Accession Number : AD1033861


Title :   Finding Malicious Cyber Discussions in Social Media


Descriptive Note : Technical Report


Corporate Author : MASSACHUSETTS INST OF TECH LEXINGTON LEXINGTON United States


Personal Author(s) : Lippmann,Richard P ; Campbell,Joseph P ; Weller-Fahy,David J ; Mensch,Alyssa C ; Campbell,William M


Full Text : https://apps.dtic.mil/dtic/tr/fulltext/u2/1033861.pdf


Report Date : 02 Feb 2016


Pagination or Media Count : 7


Abstract : Security analysts gather essential information on cyber attacks, exploits, vulnerabilities, and victims by manually searching social media sites. This effort can be dramatically reduced using natural language machine learning techniques. Using a new English text corpus containing more than 250k discussions from Stack Exchange, Reddit, and Twitter on cyber and non-cyber topics, we demonstrate the ability to detect more than 90% of the cyber discussions with fewer than 1% false alarms. If an original searched document corpus includes only 5% cyber documents, then our processing provides an enriched corpus for analysts where 83% to 95% of the documents are on cyber topics. Good performance was obtained using TF-IDF features and logistic regression. A classifier trained using prior historical data accurately detected 86% of emergent Heartbleed discussions and retrospective experiments demonstrate that classifier performance remains stable up to a year without retraining.

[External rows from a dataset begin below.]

===== src/rtl/dcc_core_port.sv =====
module dcc_core_port
  import dcc_pkg::*;
#(
  parameter int unsigned DATA_W = 32
) (
  input  logic              clk_i,
  input  logic              rst_ni,
  input  logic              req_i,
  input  logic              we_i,
  input  logic              addr_i,
  input  logic [DATA_W-1:0] ctrl_i,
  input  logic [DATA_W-1:0] word_i,
  output logic              load_o,
  output logic              take_o,
  output logic [DATA_W-1:0] rdata_o
);
  core_sel_e sel;
  logic rd;

  assign sel    = core_sel_e'(addr_i);
  assign rd     = req_i && !we_i;
  assign load_o = req_i && we_i && (sel == CORE_SEL_DATA);
  assign take_o = rd && (sel == CORE_SEL_DATA);

  always_ff @(posedge clk_i or negedge rst_ni) begin
    if (!rst_ni) rdata_o <= '0;
    else if (rd) rdata_o <= (sel == CORE_SEL_DATA) ? word_i : ctrl_i;
  end
endmodule


===== src/rtl/dcc_mailbox.sv =====
module dcc_mailbox
  import dcc_pkg::*;
#(
  parameter int unsigned DATA_W  = 32,
  parameter int unsigned ADDR_W  = 5,
  parameter int unsigned VER_W   = 4,
  parameter int unsigned VERSION = 6
) (
  input  logic              clk_i,
  input  logic              rst_ni,
  input  logic              dbg_req_i,
  input  logic              dbg_we_i,
  input  logic [ADDR_W-1:0] dbg_addr_i,
  input  logic [DATA_W-1:0] dbg_wdata_i,
  output logic [DATA_W-1:0] dbg_rdata_o,
  input  logic              core_req_i,
  input  logic              core_we_i,
  input  logic              core_addr_i,
  input  logic [DATA_W-1:0] core_wdata_i,
  output logic [DATA_W-1:0] core_rdata_o
);
  localparam int unsigned RSV_W = DATA_W - VER_W - 2;

  logic [NUM_DIR-1:0]             slot_load, slot_take, slot_full;
  logic [NUM_DIR-1:0][DATA_W-1:0] slot_din, slot_word;
  logic [DATA_W-1:0]              ctrl_word;
  logic                           h2t_full, t2h_full;
  logic dbg_load, dbg_take, core_load, core_take;

  assign h2t_full  = slot_full[DIR_H2T];
  assign t2h_full  = slot_full[DIR_T2H];
  assign ctrl_word = {VER_W'(VERSION), {RSV_W{1'b0}}, t2h_full, h2t_full};

  assign slot_load[DIR_H2T] = dbg_load;
  assign slot_take[DIR_H2T] = core_take;
  assign slot_din[DIR_H2T]  = dbg_wdata_i;
  assign slot_load[DIR_T2H] = core_load;
  assign slot_take[DIR_T2H] = dbg_take;
  assign slot_din[DIR_T2H]  = core_wdata_i;

  for (genvar d = 0; d < NUM_DIR; d++) begin : g_slot
    dcc_slot #(.DATA_W(DATA_W)) i_slot (
      .clk_i  (clk_i),
      .rst_ni (rst_ni),
      .load_i (slot_load[d]),
      .data_i (slot_din[d]),
      .take_i (slot_take[d]),
      .word_o (slot_word[d]),
      .full_o (slot_full[d])
    );
  end

  dcc_dbg_port #(
    .DATA_W(DATA_W), .ADDR_W(ADDR_W),
    .CTRL_ADDR(DBG_CTRL_ADDR), .DATA_ADDR(DBG_DATA_ADDR)
  ) i_dbg_port (
    .clk_i   (clk_i),
    .rst_ni  (rst_ni),
    .req_i   (dbg_req_i),
    .we_i    (dbg_we_i),
    .addr_i  (dbg_addr_i),
    .ctrl_i  (ctrl_word),
    .word_i  (slot_word[DIR_T2H]),
    .load_o  (dbg_load),
    .take_o  (dbg_take),
    .rdata_o (dbg_rdata_o)
  );

  dcc_core_port #(.DATA_W(DATA_W)) i_core_port (
    .clk_i   (clk_i),
    .rst_ni  (rst_ni),
    .req_i   (core_req_i),
    .we_i    (core_we_i),
    .addr_i  (core_addr_i),
    .ctrl_i  (ctrl_word),
    .word_i  (slot_word[DIR_H2T]),
    .load_o  (core_load),
    .take_o  (core_take),
    .rdata_o (core_rdata_o)
  );
endmodule
**src/rtl/spare_remap.sv**
```systemverilog
module spare_remap #(
  parameter int AW = 16,
  parameter int DW = 16,
  parameter int ENTRIES = 16,
  localparam int IW = $clog2(ENTRIES)
) (
  input  logic          clk,
  input  logic          rst_n,
  input  logic          lock,
  input  logic          ld_en,
  input  logic [IW-1:0] ld_idx,
  input  logic [AW-1:0] ld_addr,
  input  logic          ld_valid,
  input  logic          req_valid,
  input  logic          req_we,
  input  logic [AW-1:0] req_addr,
  input  logic [DW-1:0] req_wdata,
  output logic [DW-1:0] rsp_rdata,
  output logic          dram_req,
  output logic          dram_we,
  output logic [AW-1:0] dram_addr,
  output logic [DW-1:0] dram_wdata,
  input  logic [DW-1:0] dram_rdata
);

  logic [AW-1:0]      tag_a [ENTRIES];
  logic [ENTRIES-1:0] tag_v;
  logic [DW-1:0]      spare [ENTRIES];
  logic [DW-1:0]      spare_q;
  logic               hit, hit_q;
  logic [IW-1:0]      hit_idx;

  always_comb begin
    hit = 1'b0;
    hit_idx = '0;
    for (int i = ENTRIES - 1; i >= 0; i--) begin
      if (tag_v[i] && tag_a[i] == req_addr) begin
        hit = 1'b1;
        hit_idx = IW'(i);
      end
    end
  end

  always_ff @(posedge clk or negedge rst_n) begin
    if (!rst_n) begin
      tag_v <= '0;
      for (int i = 0; i < ENTRIES; i++) tag_a[i] <= '0;
    end else if (ld_en && !lock) begin
      tag_v[ld_idx] <= ld_valid;
      tag_a[ld_idx] <= ld_addr;
    end
  end

  always_ff @(posedge clk) begin
    if (req_valid && hit && req_we) spare[hit_idx] <= req_wdata;
  end

  always_ff @(posedge clk or negedge rst_n) begin
    if (!rst_n) begin
      hit_q   <= 1'b0;
      spare_q <= '0;
    end else begin
      hit_q <= req_valid && hit;
      if (req_valid && hit && !req_we) spare_q <= spare[hit_idx];
    end
  end

  assign dram_req   = req_valid && !hit;
  assign dram_we    = req_we;
  assign dram_addr  = req_addr;
  assign dram_wdata = req_wdata;
  assign rsp_rdata  = hit_q ? spare_q : dram_rdata;

  assert_locked_table_R3: assert property (@(posedge clk) disable iff (!rst_n)
    $past(lock) |-> $stable(tag_v));

  assert_load_valid_R2: assert property (@(posedge clk) disable iff (!rst_n)
    (ld_en && !lock) |=> tag_v[$past(ld_idx)] == $past(ld_valid));

  assert_load_addr_R2: assert property (@(posedge clk) disable iff (!rst_n)
    (ld_en && !lock && ld_valid) |=> tag_a[$past(ld_idx)] == $past(ld_addr));

  assert_dram_needs_req_R6: assert property (@(posedge clk) disable iff (!rst_n)
    dram_req |-> req_valid);

  assert_miss_selects_dram_R7: assert property (@(posedge clk) disable iff (!rst_n)
    dram_req |=> !hit_q);

  assert_hit_selects_spare_R4: assert property (@(posedge clk) disable iff (!rst_n)
    (req_valid && !dram_req) |=> hit_q);

endmodule

```
--- src/rtl/ptimer_pkg.sv ---
package ptimer_pkg;
  localparam int FLAG_BIT = 31;
  localparam int CNT_LSB  = 10;
  localparam int LIM_W    = FLAG_BIT - CNT_LSB;
  localparam logic [31:0] DEF_LIMIT_WORD = 32'h009C_4000;

  typedef enum logic [1:0] {
    OFF_LIMIT = 2'd0,
    OFF_COUNT = 2'd1,
    OFF_NOCLR = 2'd2,
    OFF_CTRL  = 2'd3
  } reg_off_e;
endpackage

--- src/rtl/ptimer_dec.sv ---
module ptimer_dec
  import ptimer_pkg::*;
#(
  parameter int NUM_T  = 5,
  parameter int ADDR_W = 5
) (
  input  logic              req_i,
  input  logic              we_i,
  input  logic [ADDR_W-1:0] addr_i,
  output logic [NUM_T-1:0]  wr_o,
  output logic [NUM_T-1:0]  rd_o,
  output reg_off_e          off_o
);
  localparam int SEL_W = ADDR_W - 2;

  logic [SEL_W-1:0] tsel;
  assign tsel  = addr_i[ADDR_W-1:2];
  assign off_o = reg_off_e'(addr_i[1:0]);

  for (genvar i = 0; i < NUM_T; i++) begin : g_sel
    logic hit;
    assign hit   = req_i && (tsel == SEL_W'(i));
    assign wr_o[i] = hit && we_i;
    assign rd_o[i] = hit && !we_i;
  end
endmodule
### src/rtl/bcnt_pkg.sv
package bcnt_pkg;
    typedef enum logic {
        ST_HALT = 1'b0,
        ST_RUN  = 1'b1
    } run_state_t;
endpackage

### src/rtl/bcnt_regport.sv
module bcnt_regport #(
    parameter int BYTE_W = 8,
    localparam int CNT_W = 2 * BYTE_W
) (
    input  logic              clk,
    input  logic              rst_n,
    input  logic              bus_addr,
    input  logic              bus_rd,
    input  logic              bus_wr,
    input  logic [BYTE_W-1:0] bus_wdata,
    input  logic [CNT_W-1:0]  cnt_q,
    output logic [BYTE_W-1:0] bus_rdata,
    output logic              load_en,
    output logic [CNT_W-1:0]  load_val
);
    logic [BYTE_W-1:0] stage_q;
    logic              lo_rd, hi_wr;

    assign lo_rd = bus_rd && !bus_addr;
    assign hi_wr = bus_wr && bus_addr;

    always_ff @(posedge clk) begin
        if (!rst_n)
            stage_q <= '0;
        else if (hi_wr)
            stage_q <= bus_wdata;
        else if (lo_rd)
            stage_q <= cnt_q[CNT_W-1:BYTE_W];
    end

    always_comb begin
        bus_rdata = bus_addr ? stage_q : cnt_q[BYTE_W-1:0];
        load_en   = bus_wr && !bus_addr;
        load_val  = {stage_q, bus_wdata};
    end

    // a low-byte read captures the upper counter half
    p_stage_capture_r2: assert property (@(posedge clk) disable iff (!rst_n)
        (lo_rd && !hi_wr) |=> (stage_q == $past(cnt_q[CNT_W-1:BYTE_W])));

    // staging byte only moves on a high write or a low read
    p_stage_hold_r3: assert property (@(posedge clk) disable iff (!rst_n)
        (!lo_rd && !hi_wr) |=> $stable(stage_q));
endmodule

### src/rtl/bcnt_core.sv
module bcnt_core
    import bcnt_pkg::*;
#(
    parameter int CNT_W = 16,
    parameter int SEL_W = 3
) (
    input  logic             clk,
    input  logic             rst_n,
    input  logic             tick,
    input  logic [SEL_W-1:0] clk_sel,
    input  logic             cnt_en,
    input  logic             cnt_down,
    input  logic             cnt_clr,
    input  logic             load_en,
    input  logic [CNT_W-1:0] load_val,
    output logic [CNT_W-1:0] cnt_q,
    output logic             wrap_pulse
);
    localparam logic [CNT_W-1:0] MAXV = {CNT_W{1'b1}};

    run_state_t state_q, state_d;
    logic       accept;
    logic       up_wrap;

    always_comb begin
        state_d = state_q;
        unique case (state_q)
            ST_HALT: if (clk_sel != '0) state_d = ST_RUN;
            ST_RUN:  if (clk_sel == '0) state_d = ST_HALT;
        endcase
    end

    always_ff @(posedge clk) begin
        if (!rst_n) state_q <= ST_HALT;
        else        state_q <= state_d;
    end

    always_comb begin
        accept = 1'b0;
        unique case (state_q)
            ST_HALT: accept = 1'b0;
            ST_RUN:  accept = tick;
        endcase
        up_wrap = accept && !load_en && !cnt_clr && cnt_en && !cnt_down
                  && (cnt_q == MAXV);
    end

    always_ff @(posedge clk) begin
        if (!rst_n) begin
            cnt_q      <= '0;
            wrap_pulse <= 1'b0;
        end else begin
            wrap_pulse <= up_wrap;
            if (load_en)
                cnt_q <= load_val;
            else if (accept) begin
                if (cnt_clr)
                    cnt_q <= '0;
                else if (cnt_en && cnt_down)
                    cnt_q <= cnt_q - 1'b1;
                else if (cnt_en)
                    cnt_q <= cnt_q + 1'b1;
            end
        end
    end

    // nothing but a load moves the counter while halted
    p_halt_hold_r6: assert property (@(posedge clk) disable iff (!rst_n)
        (state_q == ST_HALT && !load_en) |=> $stable(cnt_q));

    // a bus load wins over any tick action
    p_load_prio_r7: assert property (@(posedge clk) disable iff (!rst_n)
        load_en |=> (cnt_q == $past(load_val)));

    // clear beats count on an accepted tick
    p_clear_r5: assert property (@(posedge clk) disable iff (!rst_n)
        (accept && cnt_clr && !load_en) |=> (cnt_q == '0));

    // the wrap pulse coincides with a zero count that followed the maximum
    p_wrap_r9: assert property (@(posedge clk) disable iff (!rst_n)
        $rose(wrap_pulse) |-> (cnt_q == '0 && $past(cnt_q) == MAXV));
endmodule
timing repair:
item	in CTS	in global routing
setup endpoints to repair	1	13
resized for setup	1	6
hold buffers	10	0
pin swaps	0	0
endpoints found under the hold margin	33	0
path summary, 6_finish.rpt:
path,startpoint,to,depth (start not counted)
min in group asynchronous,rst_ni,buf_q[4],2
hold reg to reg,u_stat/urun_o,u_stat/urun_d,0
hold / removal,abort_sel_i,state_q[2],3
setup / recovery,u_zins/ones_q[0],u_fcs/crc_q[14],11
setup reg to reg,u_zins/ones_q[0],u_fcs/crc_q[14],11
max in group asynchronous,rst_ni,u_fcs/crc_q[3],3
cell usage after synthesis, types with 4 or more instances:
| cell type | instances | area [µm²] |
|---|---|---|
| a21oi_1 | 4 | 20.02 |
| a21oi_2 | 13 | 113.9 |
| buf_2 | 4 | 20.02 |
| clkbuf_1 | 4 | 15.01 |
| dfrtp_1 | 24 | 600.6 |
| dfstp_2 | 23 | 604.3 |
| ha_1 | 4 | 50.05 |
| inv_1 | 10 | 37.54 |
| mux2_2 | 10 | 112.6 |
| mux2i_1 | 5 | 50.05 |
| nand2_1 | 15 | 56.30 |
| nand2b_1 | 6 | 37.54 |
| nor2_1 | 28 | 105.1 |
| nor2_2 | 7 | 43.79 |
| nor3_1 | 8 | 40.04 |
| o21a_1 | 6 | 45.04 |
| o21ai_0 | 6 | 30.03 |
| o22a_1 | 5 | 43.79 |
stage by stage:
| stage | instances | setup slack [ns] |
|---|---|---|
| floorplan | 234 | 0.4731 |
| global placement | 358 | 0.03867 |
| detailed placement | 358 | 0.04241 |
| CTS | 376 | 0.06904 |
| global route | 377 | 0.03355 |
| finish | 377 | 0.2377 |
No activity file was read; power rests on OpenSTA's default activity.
### src/rtl/cts_clr_latch.sv
// Hidden interrupt-clear latch: loaded from the clear-register bit on a write,
// released by hardware while the status is 0. It produces the clear event on
// a 0->1 transition.
// Assumes: writes are single-cycle strobes in the clk domain.
module cts_clr_latch (
    input  logic clk,
    input  logic rst_n,
    input  logic wr_en_i,
    input  logic bit_i,
    input  logic stat_i,
    output logic clr_o,
    output logic lat_o
);
    logic lat_q;

    // Write loads the bit; otherwise release the latch once the status is clear.
    always_ff @(posedge clk) begin
        if (!rst_n)        lat_q <= 1'b0;
        else if (wr_en_i)  lat_q <= bit_i;
        else if (!stat_i)  lat_q <= 1'b0;
    end

    // A clear is requested only when a 1 is written over a 0.
    always_comb clr_o = wr_en_i & bit_i & ~lat_q;
    always_comb lat_o = lat_q;

    AST_LATCH_LOADS: assert property (@(posedge clk) disable iff (!rst_n)
        wr_en_i |=> (lat_q == $past(bit_i)));
    AST_LATCH_RELEASE: assert property (@(posedge clk) disable iff (!rst_n)
        (!wr_en_i && !stat_i) |=> !lat_q);
    AST_LATCH_STICKS: assert property (@(posedge clk) disable iff (!rst_n)
        (!wr_en_i && stat_i && lat_q) |=> lat_q);

endmodule
File: src/rtl/vls_pkg.sv
package vls_pkg;
  typedef enum logic {
    CH_IDLE = 1'b0,
    CH_WAIT = 1'b1
  } vls_ch_state_e;
endpackage

File: src/rtl/vls_channel.sv
module vls_channel
  import vls_pkg::*;
#(
  parameter int unsigned CW  = 4,
  parameter int unsigned LAT = 2
) (
  input  logic clk_i,
  input  logic rst_ni,
  input  logic issue_i,
  input  logic done_i,
  input  logic stall_i,
  output logic busy_o,
  output logic late_o
);
  localparam logic [CW-1:0] LOAD_VAL = CW'(LAT);
  localparam logic [CW-1:0] DUE_VAL  = CW'(1);

  vls_ch_state_e state_q, state_d;
  logic [CW-1:0] cnt_q, cnt_d;
  logic          due, accept;

  assign busy_o = (state_q == CH_WAIT);
  assign due    = busy_o && (cnt_q == DUE_VAL);
  // late: due slot reached and no completion in this cycle
  assign late_o = due && !done_i;
  assign accept = issue_i && !stall_i && (!busy_o || done_i);

  always_comb begin
    state_d = state_q;
    cnt_d   = cnt_q;
    if (accept) begin
      state_d = CH_WAIT;
      cnt_d   = LOAD_VAL;
    end else if (busy_o && done_i) begin
      state_d = CH_IDLE;
      cnt_d   = '0;
    end else if (busy_o && !stall_i && !due) begin
      cnt_d = cnt_q - 1'b1;
    end
  end

  always_ff @(posedge clk_i or negedge rst_ni) begin
    if (!rst_ni) begin
      state_q <= CH_IDLE;
      cnt_q   <= '0;
    end else begin
      state_q <= state_d;
      cnt_q   <= cnt_d;
    end
  end

  AST_CNT_RANGE: assert property (@(posedge clk_i) disable iff (!rst_ni)
    busy_o |-> (cnt_q >= DUE_VAL && cnt_q <= LOAD_VAL));
  AST_FREEZE: assert property (@(posedge clk_i) disable iff (!rst_ni)
    (busy_o && stall_i && !done_i) |=> (busy_o && $stable(cnt_q)));
  AST_IDLE_IN_STALL: assert property (@(posedge clk_i) disable iff (!rst_ni)
    (!busy_o && stall_i) |=> !busy_o);
  AST_DONE_RETIRES: assert property (@(posedge clk_i) disable iff (!rst_ni)
    (busy_o && done_i && !issue_i) |=> !busy_o);
endmodule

Descriptors :   feature selection , preprocessing , denial of service attack , computer networks , computer security , cyberattacks , social networking services , online communications , social media , MALWARE , SOCIAL MEDIA , NATURAL LANGUAGES , MACHINE LEARNING


Subject Categories : Computer Systems
      Computer Programming and Software


Distribution Statement : APPROVED FOR PUBLIC RELEASE